Metallo-Polyelectrolyte-Based Robust Anion Exchange Membranes via Acetalation of a Commodity Polymer

Metallo-polyelectrolytes have been demonstrated to be promising candidates for anion exchange membranes (AEMs) due to their excellent alkaline stability. Here, cobaltocenium-containing metallo-polyelectrolyte-based AEMs with good chemical stability and dimensional stability were prepared through facile acetalation of a commodity polymer, poly(vinyl alcohol).
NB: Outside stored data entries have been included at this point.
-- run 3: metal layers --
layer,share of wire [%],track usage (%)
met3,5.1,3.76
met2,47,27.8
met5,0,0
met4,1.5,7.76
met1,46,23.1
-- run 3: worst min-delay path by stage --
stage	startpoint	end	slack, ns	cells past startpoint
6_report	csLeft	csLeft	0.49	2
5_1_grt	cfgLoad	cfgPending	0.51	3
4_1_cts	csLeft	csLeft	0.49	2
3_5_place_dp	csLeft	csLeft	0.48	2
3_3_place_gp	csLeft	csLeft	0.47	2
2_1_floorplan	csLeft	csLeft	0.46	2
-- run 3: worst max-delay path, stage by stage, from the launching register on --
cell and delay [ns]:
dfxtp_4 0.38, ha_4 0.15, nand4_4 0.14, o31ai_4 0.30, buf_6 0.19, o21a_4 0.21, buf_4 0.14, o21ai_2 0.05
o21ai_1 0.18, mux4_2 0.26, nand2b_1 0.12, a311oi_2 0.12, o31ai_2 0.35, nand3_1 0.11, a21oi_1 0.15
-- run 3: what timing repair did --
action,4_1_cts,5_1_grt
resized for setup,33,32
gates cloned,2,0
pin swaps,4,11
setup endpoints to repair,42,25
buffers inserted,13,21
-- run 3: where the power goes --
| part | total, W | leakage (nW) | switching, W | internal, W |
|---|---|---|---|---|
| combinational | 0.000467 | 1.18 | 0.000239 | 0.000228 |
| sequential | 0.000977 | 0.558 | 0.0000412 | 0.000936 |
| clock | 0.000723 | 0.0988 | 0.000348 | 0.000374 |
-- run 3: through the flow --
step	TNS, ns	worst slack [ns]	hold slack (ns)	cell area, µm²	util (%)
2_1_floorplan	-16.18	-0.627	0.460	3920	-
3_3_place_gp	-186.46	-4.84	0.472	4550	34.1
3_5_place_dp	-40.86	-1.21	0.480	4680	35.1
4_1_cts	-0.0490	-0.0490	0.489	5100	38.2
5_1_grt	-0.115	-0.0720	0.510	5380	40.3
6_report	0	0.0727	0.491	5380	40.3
`config.mk`:
```
export PLATFORM = sky130hd
export DESIGN_NAME = fifo_reader_flat
export DESIGN_NICKNAME = d
export VERILOG_FILES = /design/src/rtl/fifo_reader_if.sv /design/src/rtl/fifo_reader.sv /design/src/flat_wrapper.sv
export SDC_FILE = /design/constraint.sdc
export NUM_CORES = 1
export LEC_CHECK = 0
export ABC_AREA = 1
export BUFFER_PORTS_ARGS = -buffer_cell sky130_fd_sc_hd__buf_2
export CAP_MARGIN = 20
export CORE_MARGIN = 3
export CORE_UTILIZATION = 39
export CTS_CLUSTER_SIZE = 24
export DETAILED_ROUTE_END_ITERATION = 16
export SLEW_MARGIN = 20
export SYNTH_ARGS = -nofsm -noshare
export SYNTH_HDL_FRONTEND = slang
export SYNTH_SLANG_ARGS = --single-unit
```
`constraint.sdc`:
```
create_clock -name clk -period 3.6 [get_ports clk]
set_input_delay 0.18 -clock clk [delete_from_list [all_inputs] [get_ports clk]]
set_output_delay 0.18 -clock clk [all_outputs]
set_load 0.05 [all_outputs]
```
`src/rtl/fifo_reader_if.sv`:
```
// Handshake bundle between fifo_reader, the FIFO it drains and the downstream sink.
// The master side drives requests and FIFO status; slave is the reader itself.
interface fifo_reader_if #(
  parameter int W  = 4,
  parameter int LW = 5
);
  logic          start;
  logic [LW-1:0] burst_len;
  logic          abort;
  logic [W-1:0]  fifo_d_out;
  logic          fifo_empty;
  logic          fifo_pop;
  logic [W-1:0]  out_data;
  logic          out_valid;
  logic          out_ready;
  logic          busy;
  logic          done;
  logic          timeout;
  logic [LW-1:0] words_left;

  modport master (
    output start, burst_len, abort, fifo_d_out, fifo_empty, out_ready,
    input  fifo_pop, out_data, out_valid, busy, done, timeout, words_left
  );

  modport slave (
    input  start, burst_len, abort, fifo_d_out, fifo_empty, out_ready,
    output fifo_pop, out_data, out_valid, busy, done, timeout, words_left
  );
endinterface

```
`src/rtl/fifo_reader.sv`:
```
// Burst reader: pops up to burst_len words from a fall-through FIFO into a
// one-word registered output stage, with abort and empty-FIFO timeout.
//
// state | meaning
// IDLE  | waiting for start
// RUN   | popping words while FIFO and sink allow
// DRAIN | all words popped (or timed out); waiting for the last word to leave
// DONE  | one-cycle done pulse, then back to IDLE
module fifo_reader #(
  parameter int W   = 4,
  parameter int LW  = 5,
  parameter int TMO = 16
) (
  input  logic        clk,
  input  logic        reset,
  fifo_reader_if.slave bus
);

  typedef enum logic [1:0] {
    IDLE  = 2'd0,
    RUN   = 2'd1,
    DRAIN = 2'd2,
    DONE  = 2'd3
  } state_t;

  state_t        state, state_nxt;
  logic [W-1:0]  out_data_q;
  logic          out_valid_q;
  logic [LW-1:0] words_left_q;
  logic          timeout_q;
  logic [7:0]    empty_cnt;

  logic pop;
  logic handshake;
  logic abort_act;
  logic tmo_hit;

  assign handshake = out_valid_q & bus.out_ready;
  assign pop       = (state == RUN) & ~bus.fifo_empty & ~bus.abort
                     & (~out_valid_q | bus.out_ready);
  assign abort_act = bus.abort & ((state == RUN) | (state == DRAIN));
  // Counter holds TMO-1 on the empty cycle that completes the timeout window.
  assign tmo_hit   = (state == RUN) & bus.fifo_empty & ~bus.abort
                     & (empty_cnt == 8'(TMO - 1));

  always_ff @(posedge clk or posedge reset) begin
    if (reset) state <= IDLE;
    else       state <= state_nxt;
  end

  always_comb begin
    state_nxt = state;
    case (state)
      IDLE: begin
        if (bus.start) state_nxt = (bus.burst_len != '0) ? RUN : DONE;
      end
      RUN: begin
        if (bus.abort)                              state_nxt = DONE;
        else if (pop && words_left_q == LW'(1))     state_nxt = DRAIN;
        else if (tmo_hit)                           state_nxt = DRAIN;
      end
      DRAIN: begin
        if (bus.abort || !out_valid_q || handshake) state_nxt = DONE;
      end
      DONE:    state_nxt = IDLE;
      default: state_nxt = IDLE;
    endcase
  end

  always_ff @(posedge clk or posedge reset) begin
    if (reset) begin
      out_data_q   <= '0;
      out_valid_q  <= 1'b0;
      words_left_q <= '0;
      timeout_q    <= 1'b0;
      empty_cnt    <= '0;
    end else begin
      if (state == IDLE && bus.start) begin
        words_left_q <= bus.burst_len;
        timeout_q    <= 1'b0;
        empty_cnt    <= '0;
      end

      // Pops only happen in RUN, where words_left is at least 1, so no wrap.
      if (abort_act) begin
        out_valid_q <= 1'b0;
      end else if (pop) begin
        out_data_q   <= bus.fifo_d_out;
        out_valid_q  <= 1'b1;
        words_left_q <= words_left_q - LW'(1);
      end else if (handshake) begin
        out_valid_q <= 1'b0;
      end

      if (state == RUN) begin
        if (pop)
          empty_cnt <= '0;
        else if (bus.fifo_empty && empty_cnt != 8'hFF)
          empty_cnt <= empty_cnt + 8'd1;
      end

      if (tmo_hit) timeout_q <= 1'b1;
    end
  end

  assign bus.fifo_pop   = pop;
  assign bus.out_data   = out_data_q;
  assign bus.out_valid  = out_valid_q;
  assign bus.busy       = (state != IDLE);
  assign bus.done       = (state == DONE);
  assign bus.timeout    = timeout_q;
  assign bus.words_left = words_left_q;

endmodule

```
`src/flat_wrapper.sv`:
```
// flat-port wrapper written by rule: the top's interface ports become plain ports
module fifo_reader_flat 
#(
  parameter int W   = 4,
  parameter int LW  = 5,
  parameter int TMO = 16
)
  (clk, reset, bus_start, bus_burst_len, bus_abort, bus_fifo_d_out, bus_fifo_empty, bus_out_ready, bus_fifo_pop, bus_out_data, bus_out_valid, bus_busy, bus_done, bus_timeout, bus_words_left);
  fifo_reader_if #(.W(W), .LW(LW)) bus_i ();
  input  logic clk;
  input  logic reset;
  input wire logic [$bits(bus_i.start)-1:0] bus_start;
  input wire logic [$bits(bus_i.burst_len)-1:0] bus_burst_len;
  input wire logic [$bits(bus_i.abort)-1:0] bus_abort;
  input wire logic [$bits(bus_i.fifo_d_out)-1:0] bus_fifo_d_out;
  input wire logic [$bits(bus_i.fifo_empty)-1:0] bus_fifo_empty;
  input wire logic [$bits(bus_i.out_ready)-1:0] bus_out_ready;
  output wire logic [$bits(bus_i.fifo_pop)-1:0] bus_fifo_pop;
  output wire logic [$bits(bus_i.out_data)-1:0] bus_out_data;
  output wire logic [$bits(bus_i.out_valid)-1:0] bus_out_valid;
  output wire logic [$bits(bus_i.busy)-1:0] bus_busy;
  output wire logic [$bits(bus_i.done)-1:0] bus_done;
  output wire logic [$bits(bus_i.timeout)-1:0] bus_timeout;
  output wire logic [$bits(bus_i.words_left)-1:0] bus_words_left;
  assign bus_i.start = bus_start;
  assign bus_i.burst_len = bus_burst_len;
  assign bus_i.abort = bus_abort;
  assign bus_i.fifo_d_out = bus_fifo_d_out;
  assign bus_i.fifo_empty = bus_fifo_empty;
  assign bus_i.out_ready = bus_out_ready;
  assign bus_fifo_pop = bus_i.fifo_pop;
  assign bus_out_data = bus_i.out_data;
  assign bus_out_valid = bus_i.out_valid;
  assign bus_busy = bus_i.busy;
  assign bus_done = bus_i.done;
  assign bus_timeout = bus_i.timeout;
  assign bus_words_left = bus_i.words_left;
  fifo_reader #(.W(W), .LW(LW), .TMO(TMO)) u_core (.clk(clk), .reset(reset), .bus(bus_i));
endmodule
```
==> results.json <==
{
  "synth-adder-area-share_pct": 6.97,
  "leakage_nw": 0.892,
  "setup_viol": 0,
  "start_util_pct": 41.7,
  "ys_ff_latch": 21,
  "syn_nets": 220,
  "post_cts_resize_count": 0,
  "finalCritPeriodShare_pct": 53.0,
  "ys_types": 26,
  "top_usage_layer": "met2",
  "io_pins": 29,
  "ys_seq_area_share_pct": 36.6,
  "arrival_ns": 1.73,
  "tns_ns": 0,
  "grt_max_degree": 23,
  "numCtsBuffers": 3,
  "nets": 249,
  "cts_root_buf": "clkbuf_8",
  "drive_gt1_share_pct": 22.2,
  "yosys.area_share.simple_pct": 33.0,
  "status": "finished clean",
  "cp_max_fo": 8,
  "final_cell_mix": "64 x nand2_1, 29 x inv_1, 28 x buf_2",
  "hold_viol": 0,
  "maxSlewViolCount": 0,
  "whs_ns": 0.0641,
  "synth_top_family_by_area": "simple AND/OR/NAND/NOR gates",
  "first_pass_iters": 4,
  "drc_errors": 0,
  "row_count": 21,
  "dieArea_um2": 4440,
  "synthXorXnorAreaFrac_pct": 1.83,
  "required_ns": 3.42,
  "clk_latency_ns": 0.27,
  "post-synth-top-area-fraction_pct": 36.6,
  "crit_path_start": "u_core.state[1]$_DFFE_PP0P_",
  "maxCapViolations": 0,
  "yosysWarnings": 0,
  "detail_route.wl_per_cell_um": 11.1,
  "place_area_um2": 1600,
  "syn_area_per_cell_um2": 7.28,
  "antenna_found_initial": 0,
  "synthArstFlopShare_pct": 100,
  "min_path_type": "primary input to async pin",
  "antenna_left": 0,
  "timing.fmax_ghz": 0.524,
  "syn_to_final_growth_pct": 14.6,
  "clkSinkCount": 21,
  "crit_path_start_kind": "register",
  "use_met3_pct": 2.19,
  "syn_inst": 197,
  "yosysTopAreaCell": "dfrtp_1",
  "layout_commonest_cell": "nand2_1",
  "fp.dieW_um": 66.7,
  "synth_edf_count": 0,
  "wirelength_um": 3000,
  "holdBufCountCts": 0,
  "netlist_area_um2": 1440,
  "clockBufferDepth": 2,
  "grt_pass1_wl_um": 5230,
  "grt_util_met1_pct": 20.4,
  "hpwl_um": 2290,
  "synth_compound_area_share_pct": 11.1,
  "worstReg2RegStart": "u_core.state[1]$_DFFE_PP0P_",
  "power_mw": 1.38,
  "path_clk_slew_ns": 0.09,
  "synth_ff_type": "dfrtp_1",
  "grt_pass1_vias": 1203,
  "crit_type": "register to output port",
  "io_buffers": 28,
  "skew_ns": 0.00965,
  "post_cts_buffers": 0,
  "gr-total-overflow": 0,
  "irDropWorstVdd_mv": 0.418,
  "tritoncts": "yes",
  "end_kind": "output port",
  "worst_slack_ns": 1.69,
  "antenna_cells": 0,
  "post_drt_via_cell_ratio": 4.68,
  "cts.htree.levels": 1,
  "grtUsageTotal_pct": 15.2,
  "synth_area_leaders": "dfrtp_1 37%, nand2_1 17%, inv_1 7.6%",
  "die_h_um": 66.7,
  "tightest_slew_ns": 0.825,
  "slew_headroom_pct": 44.9,
  "drt_iter0_markers": 43,
  "grtUsageMet2_pct": 25.5,
  "gp_congestion": 0.779,
  "final_area_um2": 1640,
  "layout_min_cycle_time_ns": 1.91,
  "rsz0062_at_grt": "false",
  "vias": 1269,
  "coreArea_um2": 3440,
  "pre_cts_ws_ns": 1.86,
  "synth_mux_area_share_pct": 0,
  "p_per_area_nw_per_um2": 838
}
[cells in the mapped netlist, types with 2 or more instances]
cell / number
nor2_4: 2
nand2_1: 64
xor2_1: 2
nand3_1: 9
ha_1: 8
o211ai_1: 2
nor2_1: 20
buf_6: 3
a21oi_1: 3
o21ai_1: 2
o21ai_2: 8
inv_1: 29
nor3_1: 2
nand3_2: 2
dfrtp_1: 21
nor2_2: 2
o21ai_0: 7
nand4_1: 3
[kinds of logic (layout without fill, tap and decap cells)]
logic type | after synthesis | after routing
buffers and inverters | 34 | 62
adder cells (fa/ha/maj) | 8 | 8
XOR/XNOR | 3 | 3
AND/OR/NAND/NOR | 107 | 107
AO/OA/AOI/OAI | 24 | 24
flip-flops | 21 | 21
[flip-flops by register name, indices dropped and copies added (netlist names)]
signal / count
u_core.bus.out_data: 4
u_core.bus.timeout: 1
u_core.bus.words_left: 5
u_core.bus.out_valid: 1
u_core.state: 2
u_core.empty_cnt: 8
[worst max-delay path, cell delays in order (launching register included)]
cell	delay, ns
dfrtp_1	0.42
inv_1	0.13
ha_1	0.30
nand3_2	0.12
nor2_4	0.19
buf_2	0.30
[routing by layer]
metal	wire (um)	vias to the layer above
li1	-	671
met1	1490	564
met2	1350	30
met3	128	4
met4	27	0
met5	0	-
[power by group]
part / switching [mW] / leakage, nW / internal [mW]
combinational: 0.552 / 0.602 / 0.236
sequential: 0.0976 / 0.268 / 0.331
clock: 0.0837 / 0.0217 / 0.0782
total: 0.733 / 0.892 / 0.645
[worst paths after layout]
path	endpoint	slack [ns]	depth (start not counted)
setup / recovery	bus_fifo_pop	1.69	5
hold / removal	u_core.bus.out_data[0]$_DFFE_PP0P_	0.06	2
hold reg to reg	u_core.bus.out_data[3]$_DFFE_PP0P_	0.47	2
setup reg to reg	u_core.empty_cnt[7]$_DFF_PP0_	1.85	9
max in group asynchronous	u_core.bus.out_data[1]$_DFFE_PP0P_	3.02	2
min in group clk	u_core.bus.out_data[0]$_DFFE_PP0P_	0.11	3
[cell type report]
| type | count | area (um2) |
|---|---|---|
| sequential | 21 | 526 |
| inverter | 30 | 113 |
| timing repair buffer | 28 | 140 |
| clock inverter | 1 | 7.51 |
| clock buffer | 3 | 41.3 |
| multi-input combinational | 142 | 759 |
| tap | 46 | 57.6 |
| fill | 359 | 1800 |
[per-stage QoR]
stage,utilization (%),std cells
final,47.8,271
after global placement,46.3,267
after global routing,47.8,271
after detailed placement,46.3,267
after floorplan,-,197
after CTS,47.8,271
(Power assumes the default switching activity.)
The AEM crosslinked with 1 wt % glutaraldehyde (GA) exhibits a comparable hydroxide conductivity of 72 mS/cm at 80 °C and enhanced alkaline stability in 1 M NaOH at 80 °C (maintained 86.3% of initial hydroxide conductivity after 1000 h). The dimensional stability of these AEMs can be tuned through acetalation crosslinking with GA, and the swelling ratio of 1% GA was 17.8% and the gel fraction was 90.5%. The H2/O2 single cell using 1% GA AEM (50 μm, Fumion ionomer) showed a maximum power density of 120 mW/cm2 at 60 °C without backpressure. This work provides a facile method for the preparation of stable metallo-polyelectrolyte-based alkaline membrane fuel cells.